+++ The data

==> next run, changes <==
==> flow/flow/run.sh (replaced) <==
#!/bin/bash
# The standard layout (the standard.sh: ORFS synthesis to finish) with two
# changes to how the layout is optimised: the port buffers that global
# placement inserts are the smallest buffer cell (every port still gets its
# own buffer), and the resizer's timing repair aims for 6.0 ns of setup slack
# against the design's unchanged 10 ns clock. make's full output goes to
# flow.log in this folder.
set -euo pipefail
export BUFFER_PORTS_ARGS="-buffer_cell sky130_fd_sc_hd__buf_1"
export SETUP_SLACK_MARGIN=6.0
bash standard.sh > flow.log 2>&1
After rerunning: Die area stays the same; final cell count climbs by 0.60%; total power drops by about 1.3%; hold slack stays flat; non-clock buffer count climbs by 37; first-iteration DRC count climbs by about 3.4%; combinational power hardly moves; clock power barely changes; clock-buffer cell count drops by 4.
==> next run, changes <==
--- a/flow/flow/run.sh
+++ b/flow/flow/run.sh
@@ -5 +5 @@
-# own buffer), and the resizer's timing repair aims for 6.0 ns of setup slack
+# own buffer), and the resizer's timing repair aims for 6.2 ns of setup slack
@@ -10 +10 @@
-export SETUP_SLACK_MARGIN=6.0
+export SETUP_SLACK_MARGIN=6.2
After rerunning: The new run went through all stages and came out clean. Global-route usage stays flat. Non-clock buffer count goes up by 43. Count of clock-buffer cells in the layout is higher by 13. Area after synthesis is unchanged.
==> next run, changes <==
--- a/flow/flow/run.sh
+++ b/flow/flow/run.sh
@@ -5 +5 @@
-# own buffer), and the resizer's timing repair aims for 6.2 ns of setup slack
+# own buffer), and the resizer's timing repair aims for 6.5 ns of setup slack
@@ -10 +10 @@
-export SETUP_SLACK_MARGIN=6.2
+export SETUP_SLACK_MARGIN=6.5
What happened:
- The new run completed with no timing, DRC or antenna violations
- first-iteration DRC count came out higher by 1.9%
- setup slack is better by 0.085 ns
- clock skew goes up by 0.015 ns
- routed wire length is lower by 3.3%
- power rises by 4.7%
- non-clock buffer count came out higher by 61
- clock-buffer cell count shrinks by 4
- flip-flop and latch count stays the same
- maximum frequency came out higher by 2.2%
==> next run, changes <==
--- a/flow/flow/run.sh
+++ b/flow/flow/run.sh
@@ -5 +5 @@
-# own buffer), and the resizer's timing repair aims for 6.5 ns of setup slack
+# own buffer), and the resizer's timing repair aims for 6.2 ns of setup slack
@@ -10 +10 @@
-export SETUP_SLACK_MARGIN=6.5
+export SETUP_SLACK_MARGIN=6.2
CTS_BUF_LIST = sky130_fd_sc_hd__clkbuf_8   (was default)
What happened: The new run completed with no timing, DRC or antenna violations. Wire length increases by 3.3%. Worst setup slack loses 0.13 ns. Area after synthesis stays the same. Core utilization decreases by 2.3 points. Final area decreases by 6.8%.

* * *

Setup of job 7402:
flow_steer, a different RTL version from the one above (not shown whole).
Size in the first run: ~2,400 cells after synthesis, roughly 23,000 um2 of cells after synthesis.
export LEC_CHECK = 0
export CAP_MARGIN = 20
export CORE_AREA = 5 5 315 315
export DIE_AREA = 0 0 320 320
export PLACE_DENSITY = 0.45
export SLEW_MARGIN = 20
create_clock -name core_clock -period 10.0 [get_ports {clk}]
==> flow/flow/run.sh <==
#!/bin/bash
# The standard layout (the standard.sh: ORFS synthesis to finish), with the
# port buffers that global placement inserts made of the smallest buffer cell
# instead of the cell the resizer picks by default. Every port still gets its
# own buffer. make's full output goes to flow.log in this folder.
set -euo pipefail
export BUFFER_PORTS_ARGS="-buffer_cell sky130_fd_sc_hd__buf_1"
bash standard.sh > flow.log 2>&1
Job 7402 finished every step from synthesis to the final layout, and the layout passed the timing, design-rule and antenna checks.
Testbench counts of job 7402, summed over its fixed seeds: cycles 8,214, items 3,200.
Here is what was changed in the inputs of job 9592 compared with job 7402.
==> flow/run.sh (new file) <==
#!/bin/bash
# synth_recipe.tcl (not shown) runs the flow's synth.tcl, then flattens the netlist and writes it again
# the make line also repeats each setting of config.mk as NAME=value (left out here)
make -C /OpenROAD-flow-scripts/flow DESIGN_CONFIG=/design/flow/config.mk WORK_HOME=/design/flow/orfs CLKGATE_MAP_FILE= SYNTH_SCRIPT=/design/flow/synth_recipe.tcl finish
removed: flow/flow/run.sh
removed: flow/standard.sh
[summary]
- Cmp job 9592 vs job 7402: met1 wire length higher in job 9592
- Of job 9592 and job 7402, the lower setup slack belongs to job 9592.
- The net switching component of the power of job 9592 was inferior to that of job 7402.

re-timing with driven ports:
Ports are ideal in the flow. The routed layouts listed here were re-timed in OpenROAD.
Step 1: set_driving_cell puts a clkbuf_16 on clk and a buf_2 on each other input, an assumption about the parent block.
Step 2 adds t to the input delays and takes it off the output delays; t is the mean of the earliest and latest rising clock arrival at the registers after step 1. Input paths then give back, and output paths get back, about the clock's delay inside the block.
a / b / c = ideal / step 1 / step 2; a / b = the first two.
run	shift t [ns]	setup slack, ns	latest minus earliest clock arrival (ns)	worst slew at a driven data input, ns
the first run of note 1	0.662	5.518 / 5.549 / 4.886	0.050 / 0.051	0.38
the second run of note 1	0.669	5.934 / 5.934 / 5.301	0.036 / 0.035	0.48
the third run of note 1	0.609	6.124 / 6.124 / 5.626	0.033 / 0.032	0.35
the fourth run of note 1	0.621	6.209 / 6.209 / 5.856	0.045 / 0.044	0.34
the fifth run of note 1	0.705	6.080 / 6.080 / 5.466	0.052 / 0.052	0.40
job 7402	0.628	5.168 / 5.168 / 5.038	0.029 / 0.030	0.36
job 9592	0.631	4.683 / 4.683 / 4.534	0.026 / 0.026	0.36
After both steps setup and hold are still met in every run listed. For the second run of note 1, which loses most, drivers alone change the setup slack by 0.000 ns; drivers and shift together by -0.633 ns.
Context: an optimization exercise on an open-source flow, tuned for small area, a short achievable clock period and few clock cycles per item. The choices shown serve that exercise and are no tape-out recipe.
At most, simulation tests tie the RTL to the original design; equivalence was not proved.
Function not checked in run 1: the RTL went through the layout flow alone.

## flow/design.v (module list and top-level ports; edited modules follow where they fit)
// module fma32_core: 177 lines
// module fma_tree: 1414 lines
// module fma_cpa: 650 lines
// module fma_lzc: 388 lines
// module fma_shift: 321 lines
// module fma32: 47 lines
module fma32 (
    input  wire        clk,
    input  wire        rst,         
    input  wire        in_valid,
    input  wire [31:0] a,
    input  wire [31:0] b,
    input  wire [31:0] c,
    input  wire        strict,      
    input  wire [1:0]  rnd,         
    output reg         out_valid,
    output wire [31:0] result,
    output wire [3:0]  flags        
);
  // ...
==> flow/flow/run.sh <==
#!/bin/bash
set -e
export SETUP_SLACK_MARGIN=21
bash standard.sh > standard.log 2>&1
==> flow/standard.sh <==
#!/bin/bash
# synth_recipe.tcl (not shown) runs the flow's synth.tcl, then flattens the netlist and writes it again
# the make line also repeats each setting of config.mk as NAME=value (left out here)
make -C /OpenROAD-flow-scripts/flow DESIGN_CONFIG=/design/flow/config.mk WORK_HOME=/design/flow/orfs CLKGATE_MAP_FILE= SYNTH_SCRIPT=/design/flow/synth_recipe.tcl "${@:-finish}"
==> flow/config.mk <==
export PLATFORM = sky130hd
export DESIGN_NAME = fma32
export DESIGN_NICKNAME = fma32
export VERILOG_FILES = /design/flow/design.v
export SDC_FILE = /design/flow/constraint.sdc
export NUM_CORES = 4
export LEC_CHECK = 0
export ABC_AREA = 1
export CAP_MARGIN = 20
export CORE_MARGIN = 2
export CORE_UTILIZATION = 40
export SLEW_MARGIN = 20
==> flow/constraint.sdc <==
create_clock -name core_clock -period 28.0 [get_ports {clk}]
set_input_delay 5.6000 -clock core_clock [delete_from_list [all_inputs] [get_ports {clk}]]
set_output_delay 5.6000 -clock core_clock [all_outputs]
set_load 0.01 [all_outputs]
==> notes.md, run 1 <==
Run status
The run finished with no timing, DRC or antenna violations.

Routing
The number of nets with antenna violations after detailed routing is 0. The count of unresolved DRC violations after routing is 0.

Timing
Adding up every negative setup slack in the final design gives 0 ns. The number of hold violations in the final report was 0. The post-layout worst setup margin is 21.15 ns. The shortest clock period the worst path allows after layout is 6.85 ns. Across the routed clock network, the largest skew measured is 0.0197 ns.

Layout
Leaving out fill and tap cells, the most frequent cells in the layout are 1577 x nand2_1, 718 x inv_1, 461 x nand3_1. For this run, the share of the core covered by cells in the final layout is 0.460. For this run, the post-layout net count is 6848. After layout, the buffer instance count without clock buffers stands at 280. In the final layout, the multi-input gates occupy 0.0313 mm^2. 2 antenna diodes ended up in the layout.

Worst setup path
The launching point of the worst reg2reg path is s0_a[29]. STA classifies the critical path endpoint as a register. The worst reg2reg path depth is 21. In this run the worst setup path begins at s0_a[29]. In this run the number of cells on the critical path is 21. The most numerous cell type found on the critical path is fa_1. Walking the worst path, the cells encountered are or4_1 -> nor2_1 -> buf_6 -> clkinvlp_4 -> buf_4 -> nor2_1 -> buf_4 -> nor2_1 -> inv_1 -> o21ai_0 -> nand2_1 -> o21ai_0 -> fa_1 -> fa_1 -> fa_1 -> fa_1 -> fa_1 -> fa_1 -> inv_1 -> ha_1 -> fa_1. In this run the register-to-register setup slack is 21.15 ns.

Clocking
The number of instances resized during post-cts repair is 192. The CTS H-tree depth is 2. No sink is reached through more buffers than the 3 on the longest clock path.

Synth
A synthesized cell averages 6.77 um^2. Of the total synthesized cell area, the portion taken by AND, OR, NAND and NOR gates is 0.291. The share of the Yosys chip area taken by registers is 0.175. In the synthesized netlist, the cells that appear most often are 1626 x nand2_1, 742 x inv_1, 473 x nor2_1.

Global routing
In the global route stage, met3 resource usage came out at 0.0628.

Worst hold path
The worst min-delay path startpoint is u_core.r1_squiet.

Placed design
The instance area at placement is 0.0443 mm^2.

Floorplanning
The initial core utilization is 0.405.
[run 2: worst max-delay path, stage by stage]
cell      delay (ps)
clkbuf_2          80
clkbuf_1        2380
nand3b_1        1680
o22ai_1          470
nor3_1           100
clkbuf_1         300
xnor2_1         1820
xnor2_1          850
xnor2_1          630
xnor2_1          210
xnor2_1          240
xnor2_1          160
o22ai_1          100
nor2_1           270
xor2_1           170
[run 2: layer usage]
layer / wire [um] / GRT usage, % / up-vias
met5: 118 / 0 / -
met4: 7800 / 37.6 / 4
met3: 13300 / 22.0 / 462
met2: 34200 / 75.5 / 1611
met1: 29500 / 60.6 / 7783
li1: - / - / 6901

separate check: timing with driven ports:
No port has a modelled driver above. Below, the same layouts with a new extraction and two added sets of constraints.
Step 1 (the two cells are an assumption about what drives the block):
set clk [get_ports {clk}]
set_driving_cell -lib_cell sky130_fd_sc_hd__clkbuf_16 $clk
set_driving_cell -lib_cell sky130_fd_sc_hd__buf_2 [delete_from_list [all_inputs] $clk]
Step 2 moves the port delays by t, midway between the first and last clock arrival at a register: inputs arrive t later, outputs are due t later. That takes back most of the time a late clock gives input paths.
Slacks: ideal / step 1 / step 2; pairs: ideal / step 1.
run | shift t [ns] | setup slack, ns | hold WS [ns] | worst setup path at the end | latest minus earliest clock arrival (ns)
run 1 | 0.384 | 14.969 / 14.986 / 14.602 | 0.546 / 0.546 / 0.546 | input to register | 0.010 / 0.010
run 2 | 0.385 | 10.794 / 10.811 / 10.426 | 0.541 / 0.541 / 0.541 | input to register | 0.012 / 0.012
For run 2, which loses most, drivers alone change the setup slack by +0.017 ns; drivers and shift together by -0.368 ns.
What follows belongs to an exercise in optimizing a design on an open flow for a short achievable clock period and few clock cycles per item; a production flow would make more cautious choices.
Only simulation tests tie the RTL to the original design; equivalence was not proved.
Power and IR drop assume default switching activity.

==> design/flow/design.v <==
module flow_hash (
    input  wire         clk,
    input  wire         rst,
    input  wire [63:0]  hash_key0,
    input  wire [63:0]  hash_key1,
    input  wire [4:0]   bucket_bits,
    input  wire         in_valid,
    output wire         in_ready,
    input  wire         in_ipv6,
    input  wire         in_sym,
    input  wire [7:0]   in_proto,
    input  wire [15:0]  in_zone,
    input  wire [15:0]  in_sport,
    input  wire [15:0]  in_dport,
    input  wire [127:0] in_saddr,
    input  wire [127:0] in_daddr,
    output wire         out_valid,
    input  wire         out_ready,
    output wire [63:0]  out_hash,
    output wire [3:0]   out_shard,
    output wire [21:0]  out_bucket,
    output wire [15:0]  out_group,
    output wire         out_key_swap
);
    function [255:0] sh1(input [255:0] v);
        reg [63:0] v0, v1, v2, v3;
        begin
            {v3, v2, v1, v0} = v;
            v0 = v0 + v1; v1 = {v1[50:0], v1[63:51]} ^ v0; v0 = {v0[31:0], v0[63:32]};
            v2 = v2 + v3; v3 = {v3[47:0], v3[63:48]} ^ v2;
            sh1 = {v3, v2, v1, v0};
        end
    endfunction
    function [255:0] sh2(input [255:0] v);
        reg [63:0] v0, v1, v2, v3;
        begin
            {v3, v2, v1, v0} = v;
            v0 = v0 + v3; v3 = {v3[42:0], v3[63:43]} ^ v0;
            v2 = v2 + v1; v1 = {v1[46:0], v1[63:47]} ^ v2; v2 = {v2[31:0], v2[63:32]};
            sh2 = {v3, v2, v1, v0};
        end
    endfunction
    function [63:0] le64(input [63:0] d);
        le64 = {d[7:0], d[15:8], d[23:16], d[31:24],
                d[39:32], d[47:40], d[55:48], d[63:56]};
    endfunction
    localparam [63:0] LEN16 = {8'd16, 56'd0};
    localparam [63:0] LEN40 = {8'd40, 56'd0};
    reg  [5:1] q;
    reg         r6;
    reg         held;     
    wire done4 = q[3] & !r6;
    wire done6 = q[5] & r6;
    wire present  = done4 | done6;
    wire busy     = (|q) | held;
    assign out_valid = present | held;
    assign in_ready  = !busy | (out_valid & out_ready);
    wire accept   = in_valid && in_ready;
    always @(posedge clk) begin
        if (rst) begin
            q    <= 5'd0;
            held <= 1'b0;
        end else begin
            q    <= {q[4:1] & ~(4'd4 & {4{!r6}}), accept};
            held <= out_valid & !out_ready;
        end
    end
    wire [127:0] sa = in_ipv6 ? in_saddr : {96'd0, in_saddr[31:0]};
    wire [127:0] da = in_ipv6 ? in_daddr : {96'd0, in_daddr[31:0]};
    wire gt4  = {in_saddr[31:0], in_sport} > {in_daddr[31:0], in_dport};
    wire gt6  = {in_saddr, in_sport} > {in_daddr, in_dport};
    wire swap = in_sym && (in_ipv6 ? gt6 : gt4);
    wire [127:0] ka = swap ? da : sa;
    wire [127:0] kb = swap ? sa : da;
    wire [7:0]   kver = in_ipv6 ? 8'h06 : 8'h04;
    wire [63:0]  m0_n = le64({kver, in_proto, in_zone, in_sport, in_dport});
    wire [63:0]  m0_s = le64({kver, in_proto, in_zone, in_dport, in_sport});
    wire [63:0]  m0   = swap ? m0_s : m0_n;
    wire [63:0]  m1_4 = le64({ka[31:0], kb[31:0]});
    wire [63:0] i0 = hash_key0 ^ 64'h736f6d6570736575;
    wire [63:0] i1 = hash_key1 ^ 64'h646f72616e646f6d;
    wire [63:0] i2 = hash_key0 ^ 64'h6c7967656e657261;
    wire [63:0] i3 = hash_key1 ^ 64'h7465646279746573;
    wire [255:0] h0_n = sh1({i3 ^ m0_n, i2, i1, i0});
    wire [255:0] h0_s = sh1({i3 ^ m0_s, i2, i1, i0});
    reg [63:0] c0 [0:3];
    reg [255:0] w_in;
    always @(*) begin
        {c0[3], c0[2], c0[1], c0[0]} = swap ? h0_s : h0_n;
        {c0[3], c0[2], c0[1], c0[0]} = sh2({c0[3], c0[2], c0[1], c0[0]});
        {c0[3], c0[2], c0[1], c0[0]} = sh1({c0[3], c0[2], c0[1], c0[0]});
        {c0[3], c0[2], c0[1], c0[0]} = sh2({c0[3], c0[2], c0[1], c0[0]});
        w_in = {c0[3], c0[2], c0[1], c0[0]};
    end
    reg  [63:0] x3_4;
    reg  [63:0] x0_4;
    reg  [63:0] x3_8;
    reg  [63:0] x0_8;
    reg  [63:0] x3_12;
    reg  [63:0] x0_12;
    reg  [63:0] x2_12;
    reg  [63:0] x3_16;
    reg  [63:0] x0_16;
    reg  [63:0] x0_20;
    reg         key_swap;
    reg  [21:0] bmask;
    always @(posedge clk) begin
        if (accept) begin
            r6       <= in_ipv6;
            key_swap <= swap;
            bmask    <= (bucket_bits >= 5'd22) ? 22'h3fffff
                                               : ((22'd1 << bucket_bits) - 22'd1);
            x3_4 <= in_ipv6 ? le64(ka[127:64]) : m1_4;
            x0_4 <= in_ipv6 ? m0 : m0;
            x3_8 <= in_ipv6 ? le64(ka[63:0]) : LEN16;
            x0_8 <= in_ipv6 ? le64(ka[127:64]) : m1_4;
            x3_12 <= in_ipv6 ? le64(kb[127:64]) : 64'd0;
            x0_12 <= in_ipv6 ? le64(ka[63:0]) : LEN16;
            x2_12 <= in_ipv6 ? 64'd0 : 64'hff;
            x3_16 <= le64(kb[63:0]);
            x0_16 <= le64(kb[127:64]);
            x0_20 <= le64(kb[63:0]);
        end
    end
    reg [255:0] s1, s2, s3, s4, s5;
    always @(posedge clk) begin
        s1 <= w_in;
        s2 <= n2;
        s3 <= n3;
        s4 <= n4;
        s5 <= n5;
    end
    reg [63:0] c1 [0:3];
    reg [255:0] n2;
    always @(*) begin
        {c1[3], c1[2], c1[1], c1[0]} = s1;
        c1[3] = c1[3] ^ x3_4;
        c1[0] = c1[0] ^ x0_4;
        {c1[3], c1[2], c1[1], c1[0]} = sh1({c1[3], c1[2], c1[1], c1[0]});
        {c1[3], c1[2], c1[1], c1[0]} = sh2({c1[3], c1[2], c1[1], c1[0]});
        {c1[3], c1[2], c1[1], c1[0]} = sh1({c1[3], c1[2], c1[1], c1[0]});
        {c1[3], c1[2], c1[1], c1[0]} = sh2({c1[3], c1[2], c1[1], c1[0]});
        c1[3] = c1[3] ^ x3_8;
        c1[0] = c1[0] ^ x0_8;
        {c1[3], c1[2], c1[1], c1[0]} = sh1({c1[3], c1[2], c1[1], c1[0]});
        {c1[3], c1[2], c1[1], c1[0]} = sh2({c1[3], c1[2], c1[1], c1[0]});
        n2 = {c1[3], c1[2], c1[1], c1[0]};
    end
    reg [63:0] c2 [0:3];
    reg [255:0] n3;
    always @(*) begin
        {c2[3], c2[2], c2[1], c2[0]} = s2;
        {c2[3], c2[2], c2[1], c2[0]} = sh1({c2[3], c2[2], c2[1], c2[0]});
        {c2[3], c2[2], c2[1], c2[0]} = sh2({c2[3], c2[2], c2[1], c2[0]});
        c2[3] = c2[3] ^ x3_12;
        c2[0] = c2[0] ^ x0_12;
        c2[2] = c2[2] ^ x2_12;
        {c2[3], c2[2], c2[1], c2[0]} = sh1({c2[3], c2[2], c2[1], c2[0]});
        {c2[3], c2[2], c2[1], c2[0]} = sh2({c2[3], c2[2], c2[1], c2[0]});
        {c2[3], c2[2], c2[1], c2[0]} = sh1({c2[3], c2[2], c2[1], c2[0]});
        {c2[3], c2[2], c2[1], c2[0]} = sh2({c2[3], c2[2], c2[1], c2[0]});
        n3 = {c2[3], c2[2], c2[1], c2[0]};
    end
    reg [63:0] c3 [0:3];
    reg [255:0] n4;
    always @(*) begin
        {c3[3], c3[2], c3[1], c3[0]} = s3;
        c3[3] = c3[3] ^ x3_16;
        c3[0] = c3[0] ^ x0_16;
        {c3[3], c3[2], c3[1], c3[0]} = sh1({c3[3], c3[2], c3[1], c3[0]});
        {c3[3], c3[2], c3[1], c3[0]} = sh2({c3[3], c3[2], c3[1], c3[0]});
        {c3[3], c3[2], c3[1], c3[0]} = sh1({c3[3], c3[2], c3[1], c3[0]});
        {c3[3], c3[2], c3[1], c3[0]} = sh2({c3[3], c3[2], c3[1], c3[0]});
        c3[3] = c3[3] ^ LEN40;
        c3[0] = c3[0] ^ x0_20;
        {c3[3], c3[2], c3[1], c3[0]} = sh1({c3[3], c3[2], c3[1], c3[0]});
        {c3[3], c3[2], c3[1], c3[0]} = sh2({c3[3], c3[2], c3[1], c3[0]});
        n4 = {c3[3], c3[2], c3[1], c3[0]};
    end
    reg [63:0] c4 [0:3];
    reg [255:0] n5;
    always @(*) begin
        {c4[3], c4[2], c4[1], c4[0]} = s4;
        {c4[3], c4[2], c4[1], c4[0]} = sh1({c4[3], c4[2], c4[1], c4[0]});
        {c4[3], c4[2], c4[1], c4[0]} = sh2({c4[3], c4[2], c4[1], c4[0]});
        c4[0] = c4[0] ^ LEN40;
        c4[2] = c4[2] ^ 64'hff;
        {c4[3], c4[2], c4[1], c4[0]} = sh1({c4[3], c4[2], c4[1], c4[0]});
        {c4[3], c4[2], c4[1], c4[0]} = sh2({c4[3], c4[2], c4[1], c4[0]});
        {c4[3], c4[2], c4[1], c4[0]} = sh1({c4[3], c4[2], c4[1], c4[0]});
        {c4[3], c4[2], c4[1], c4[0]} = sh2({c4[3], c4[2], c4[1], c4[0]});
        n5 = {c4[3], c4[2], c4[1], c4[0]};
    end
    reg [63:0] e4 [0:3];
    reg [63:0] h4;
    always @(*) begin
        {e4[3], e4[2], e4[1], e4[0]} = s3;
        {e4[3], e4[2], e4[1], e4[0]} = sh1({e4[3], e4[2], e4[1], e4[0]});
        {e4[3], e4[2], e4[1], e4[0]} = sh2({e4[3], e4[2], e4[1], e4[0]});
        {e4[3], e4[2], e4[1], e4[0]} = sh1({e4[3], e4[2], e4[1], e4[0]});
        {e4[3], e4[2], e4[1], e4[0]} = sh2({e4[3], e4[2], e4[1], e4[0]});
        h4 = e4[0] ^ e4[1] ^ e4[2] ^ e4[3];
    end
    reg [63:0] e6 [0:3];
    reg [63:0] h6;
    always @(*) begin
        {e6[3], e6[2], e6[1], e6[0]} = s5;
        {e6[3], e6[2], e6[1], e6[0]} = sh1({e6[3], e6[2], e6[1], e6[0]});
        {e6[3], e6[2], e6[1], e6[0]} = sh2({e6[3], e6[2], e6[1], e6[0]});
        {e6[3], e6[2], e6[1], e6[0]} = sh1({e6[3], e6[2], e6[1], e6[0]});
        {e6[3], e6[2], e6[1], e6[0]} = sh2({e6[3], e6[2], e6[1], e6[0]});
        h6 = e6[0] ^ e6[1] ^ e6[2] ^ e6[3];
    end
    reg  [63:0] hold_h;
    wire [63:0] h = held ? hold_h : (r6 ? h6 : h4);
    always @(posedge clk) begin
        if (present)
            hold_h <= h;
    end
    assign out_hash     = h;
    assign out_shard    = h[63:60];
    assign out_bucket   = h[21:0] & bmask;
    assign out_group    = out_bucket[15:0];
    assign out_key_swap = key_swap;
endmodule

++++++

* _Task prompt_: Once you have gone through the listing, state the number of lines holding the word "goes" and nothing else.

* _Response_: 4